Abstract

The purpose of this study was to develop an algorithm for identifying patients with chronic hepatitis B virus (HBV) using automated data sources from two US health systems and evaluate the algorithm's performance by quantifying the incidence of hepatocellular carcinoma (HCC) among chronic HBV patients. To allow comparisons with estimates from automated databases that may not contain all data elements used in this algorithm, we created three definitions of chronic HBV infection and used these definitions to create three overlapping cohorts.
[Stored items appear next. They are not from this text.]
From an optimization exercise on the open Yosys and OpenROAD flow, aimed at small area, a short achievable clock period and few clock cycles per item; shortcuts taken in it are not production practice.
In this exercise RTL edits were held to simulation tests only and were not proved equivalent to the original.
Power and IR drop assume default switching activity.

## old
==> flow/design.v <==
package dll_pkg;
  localparam int MODE_W     = 3;
  localparam int LIST_IN_W  = 2;
  localparam int NODE_IN_W  = 6;
  localparam int NODE_OUT_W = 6;
  typedef enum logic [MODE_W-1:0] {
    MODE_CLEAR    = 3'd0,
    MODE_INS_TAIL = 3'd1,
    MODE_INS_HEAD = 3'd2,
    MODE_DELETE   = 3'd3,
    MODE_GET_HEAD = 3'd4,
    MODE_GET_TAIL = 3'd5
  } mode_t;
  typedef enum logic [1:0] {
    ST_OK       = 2'd0,
    ST_EMPTY    = 2'd1,
    ST_LINKED   = 2'd2,
    ST_UNLINKED = 2'd3
  } status_t;
  typedef struct packed {
    status_t                 status;
    logic [NODE_OUT_W-1:0]   node;
    logic                    empty;
  } res_t;
  function automatic res_t make_res(status_t s, logic [NODE_OUT_W-1:0] n, logic e);
    make_res = {s, n, e};
  endfunction
endpackage
module doubly_linked_list_manager #(
  parameter int NODE_COUNT = 64,
  parameter int LIST_COUNT = 4
) (
  input  logic        clk,
  input  logic        rst_n,
  input  logic        start,
  output logic        busy,
  input  logic [2:0]  in_mode,
  input  logic [1:0]  in_list_id,
  input  logic [5:0]  in_node_index,
  output logic        out_valid,
  output logic [1:0]  out_status,
  output logic [5:0]  out_result_node,
  output logic        out_list_empty
);
  localparam int N = 64;
  localparam int L = 4;
  localparam int Q = 4;    
  logic [N-1:0]       nv_q;     
  logic [N-1:0][1:0]  own_q;    
  logic [N-1:0][5:0]  nxt_q;    
  logic [L-1:0][5:0]  hd_q, tl_q;
  logic [L-1:0]       ne_q;     
  logic         v1;
  logic [2:0]   m1;
  logic [1:0]   l1;
  logic [5:0]   x1;
  logic [5:0]   x1n;           
  logic         busy_q, clr_acc_q;
  logic         acc;
  logic         rst_q;         
  assign busy = busy_q;
  assign acc  = start && !busy_q;
  always_ff @(posedge clk) begin
    rst_q <= !rst_n;
    if (!rst_n) begin
      v1        <= 1'b0;
      busy_q    <= 1'b0;
      clr_acc_q <= 1'b0;
    end else begin
      v1        <= acc;
      clr_acc_q <= acc && (in_mode == 3'd0);
      busy_q    <= (acc && (in_mode == 3'd0)) || clr_acc_q;
    end
    m1 <= in_mode;
    l1 <= in_list_id;
    x1 <= in_node_index;
    x1n <= ~in_node_index;
  end
  logic [N-1:0]      x1h;
  logic [Q-1:0]      qv;
  logic [Q-1:0][5:0] qn;
  logic [Q-1:0][3:0] pr;       
  logic [Q-1:0]      pf;       
  always_comb begin
    qv = '0;
    qn = '0;
    pr = '0;
    pf = '0;
    for (int i = 0; i < N; i++) begin
      x1h[i] = (x1 == 6'(i));
      qv[i/16] = qv[i/16] | (x1h[i] & nv_q[i]);
      qn[i/16] = qn[i/16] | ({6{x1h[i]}} & nxt_q[i]);
      if (nv_q[i] && (i < N / 2 ? (nxt_q[i] == x1) : (nxt_q[i] == ~x1n))) begin
        pr[i/16] = pr[i/16] | 4'(i);
        pf[i/16] = 1'b1;
      end
    end
  end
  logic              v2;
  logic [2:0]        m2;
  logic [1:0]        l2;
  logic [5:0]        x2;
  logic [Q-1:0]      qv2;
  logic [Q-1:0][5:0] qn2;
  logic [Q-1:0][3:0] pr2;
  logic [Q-1:0]      pf2;
  always_ff @(posedge clk) begin
    if (!rst_n) v2 <= 1'b0;
    else        v2 <= v1;
    m2  <= m1;
    l2  <= l1;
    x2  <= x1;
    qv2 <= qv;
    qn2 <= qn;
    pr2 <= pr;
    pf2 <= pf;
  end
  logic         wenw;          
  logic [5:0]   waw;
  logic         pvw;           
  logic [5:0]   pbw;
  logic [5:0]   wdw;           
  logic         nvww;          
  logic [5:0]   xw;
  logic [1:0]   lsw;           
  logic         insw, instw, delw, clrw;
  logic         hww, hqw;      
  logic         tww, tpw;      
  logic         nsw, ncw;      
  logic [L-1:0][5:0] hd_d, tl_d;
  logic [L-1:0]      ne_d;
  logic [L-1:0]      hw_j, tw_j;
  always_comb begin
    hd_d = hd_q;
    tl_d = tl_q;
    ne_d = ne_q;
    for (int j = 0; j < L; j++) begin
      hw_j[j] = hww && (lsw == 2'(j));
      tw_j[j] = tww && (lsw == 2'(j));
      if (hw_j[j]) hd_d[j] = hqw ? wdw : xw;
      if (tw_j[j]) tl_d[j] = tpw ? pbw : xw;
      if (nsw && lsw == 2'(j)) ne_d[j] = 1'b1;
      if (ncw && lsw == 2'(j)) ne_d[j] = 1'b0;
    end
  end
  always_ff @(posedge clk) begin
    if (rst_q) ne_q <= '0;
    else       ne_q <= ne_d;
    hd_q <= hd_d;
    tl_q <= tl_d;
  end
  logic [5:0] wae;
  logic       wev;
  assign wae = delw ? pbw : waw;
  assign wev = wenw || pvw;
  for (genvar i = 0; i < N; i++) begin : g_node
    always_ff @(posedge clk) begin
      if (rst_q || (xw == 6'(i) && (delw || instw)) || (clrw && own_q[i] == lsw)) nv_q[i] <= 1'b0;
      else if (wev && wae == 6'(i)) nv_q[i] <= nvww;
      if (insw && xw == 6'(i)) own_q[i] <= lsw;
      if (wev && wae == 6'(i)) nxt_q[i] <= wdw;
    end
  end
  logic       ins3, inst3, del3, wev3, nvw3;
  logic [5:0] x3, wae3, wd3;
  always_ff @(posedge clk) begin
    if (!rst_n) begin
      ins3  <= 1'b0;
      inst3 <= 1'b0;
      del3  <= 1'b0;
      wev3  <= 1'b0;
    end else begin
      ins3  <= insw;
      inst3 <= instw;
      del3  <= delw;
      wev3  <= wev;
    end
    x3   <= xw;
    wae3 <= wae;
    wd3  <= wdw;
    nvw3 <= nvww;
  end
  logic       xeq3, aeq3, deq3, xeq, aeq, deq;
  assign xeq3 = (x3 == x2);
  assign aeq3 = wev3 && (wae3 == x2);
  assign deq3 = wev3 && nvw3 && (wd3 == x2);     
  assign xeq  = (xw == x2);
  assign aeq  = wev && (wae == x2);
  assign deq  = (wdw == x2);
  logic       rnv, fnv;
  logic [5:0] rq, fq, pb;
  logic       lk;
  always_comb begin
    rnv = qv2[x2[5:4]];
    rq  = qn2[x2[5:4]];
    if (aeq3) begin
      rnv = nvw3;
      rq  = wd3;
    end
    if (xeq3 && (del3 || inst3)) rnv = 1'b0;
    fnv = rnv;
    fq  = rq;
    if (aeq) begin
      fnv = nvww;
      fq  = wdw;
    end
    if (xeq && (delw || instw)) fnv = 1'b0;
    if (wev && nvww && deq) pb = wae;
    else if (deq3)          pb = wae3;
    else                    pb = {pf2[3] | pf2[2], pf2[3] | pf2[1], pr2[0] | pr2[1] | pr2[2] | pr2[3]};
  end
  logic [L-1:0] ph, qt;
  logic         rpn, rqn;
  logic [1:0]   rown;
  always_comb begin
    for (int j = 0; j < L; j++) begin
      ph[j] = ne_d[j] && (hw_j[j] ? (hqw ? deq : xeq) : (hd_q[j] == x2));
      qt[j] = ne_d[j] && (tw_j[j] ? (tpw ? (pbw == x2) : xeq) : (tl_q[j] == x2));
    end
    rpn = |ph;
    rqn = |qt;
    rown[0] = ph[1] | ph[3] | qt[1] | qt[3];
    rown[1] = ph[2] | ph[3] | qt[2] | qt[3];
  end
  logic rk;
  always_comb begin
    if (xeq && (insw || delw))        rk = insw;
    else if (xeq3 && (ins3 || del3))  rk = ins3;
    else rk = rpn || (wev && nvww && deq) || deq3 || (|pf2);
  end
  logic [5:0] h2, t2;
  logic       e2;
  assign h2 = hd_d[l2];
  assign t2 = tl_d[l2];
  assign e2 = !ne_d[l2];
  logic i_t, i_h, i_d, i_c;
  assign i_t = v2 && (m2 == 3'd1) && !rk;
  assign i_h = v2 && (m2 == 3'd2) && !rk;
  assign i_d = v2 && (m2 == 3'd3) && rk;
  assign i_c = v2 && (m2 == 3'd0);
  always_ff @(posedge clk) begin
    if (rst_q) begin
      wenw  <= 1'b0;
      pvw   <= 1'b0;
      insw  <= 1'b0;
      instw <= 1'b0;
      delw  <= 1'b0;
      clrw  <= 1'b0;
      hww   <= 1'b0;
      tww   <= 1'b0;
      nsw   <= 1'b0;
      ncw   <= 1'b0;
    end else begin
      wenw  <= (i_t && !e2) || i_h;
      pvw   <= i_d && !rpn;
      insw  <= i_t || i_h;
      instw <= i_t;
      delw  <= i_d;
      clrw  <= i_c;
      hww   <= i_h || (i_t && e2) || (i_d && rpn && !rqn);
      tww   <= i_t || (i_h && e2) || (i_d && rqn && !rpn);
      nsw   <= i_t || i_h;
      ncw   <= i_c || (i_d && rpn && rqn);
    end
    pbw <= pb;
    hqw <= (m2 == 3'd3);
    tpw <= (m2 == 3'd3);
    xw  <= x2;
    lsw <= (m2 == 3'd3) ? rown : l2;
    waw <= (m2 == 3'd1) ? t2 : x2;
    if (m2 == 3'd1) begin
      wdw <= x2; nvww <= 1'b1;
    end else if (m2 == 3'd2) begin
      wdw <= h2; nvww <= !e2;
    end else begin
      wdw <= fq; nvww <= fnv;
    end
  end
  logic [1:0] rs;
  logic [5:0] rn;
  logic       re;
  always_comb begin
    rs = 2'd0;
    rn = 6'd0;
    re = e2;
    unique case (m2)
      3'd0: re = 1'b1;
      3'd1, 3'd2: begin
        if (rk) rs = 2'd2;
        else re = 1'b0;
      end
      3'd3: begin
        if (!rk) begin rs = 2'd3; re = 1'b0; end
        else re = rpn && rqn;
      end
      3'd4, 3'd5: begin
        if (e2) rs = 2'd1;
        else rn = (m2 == 3'd4) ? h2 : t2;
      end
      default: ;
    endcase
  end
  logic       ov;
  logic [1:0] os;
  logic [5:0] on;
  logic       oe;
  always_ff @(posedge clk) begin
    if (!rst_n) ov <= 1'b0;
    else        ov <= v2;
    os <= rs;
    on <= rn;
    oe <= re;
  end
  assign out_valid       = ov;
  assign out_status      = os;
  assign out_result_node = on;
  assign out_list_empty  = oe;
endmodule
Settings: LEC_CHECK=0, ABC_AREA=1, CAP_MARGIN=30, CORE_MARGIN=2, CORE_UTILIZATION=40, CTS_BUF_LIST=sky130_fd_sc_hd__clkbuf_16, CTS_CLUSTER_DIAMETER=100, CTS_CLUSTER_SIZE=20, PLACE_DENSITY=0.55, SETUP_SLACK_MARGIN=3.3, SLEW_MARGIN=30; clock period 5.5 ns.
run.sh (not shown) runs the stock make flow with config.mk's settings and CLKGATE_MAP_FILE= SYNTH_SCRIPT=/design/flow/synth_recipe.tcl, a recipe that flattens the netlist after the stock synthesis.
Testbench counts of old, summed over its fixed seeds: cycles 12,290, ops 12,000.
We compared the incidence of HCC in each cohort with the incidence of HCC in a matched general population comparison cohort with no evidence of HBV. Patients who met the most stringent criteria for chronic HBV infection (based on the standard definition of 6 months of infection using repeat laboratory tests and record review) were 146 times more likely to develop HCC than matched comparison patients (adjusted hazard ratio = 146.5, 95% CI: 74.0-289.8). Those not meeting the stringent criteria, but who met the criterion of at least one positive hepatitis B surface antigen test were 30 times more likely to develop HCC than comparison patients (adjusted hazard ratio = 29.8, 95% CI: 16.5-53.6). Finally, patients who met the criterion based on at least one HBV diagnosis were 38 times more likely to develop HCC than matched comparison patients (adjusted hazard ratio = 37.8, 95% CI: 25.9-55.1). The magnitude of the relative increase in HCC risk seen using different criteria used to define HBV infection indicate that these automated data algorithms can identify patients with chronic HBV infection.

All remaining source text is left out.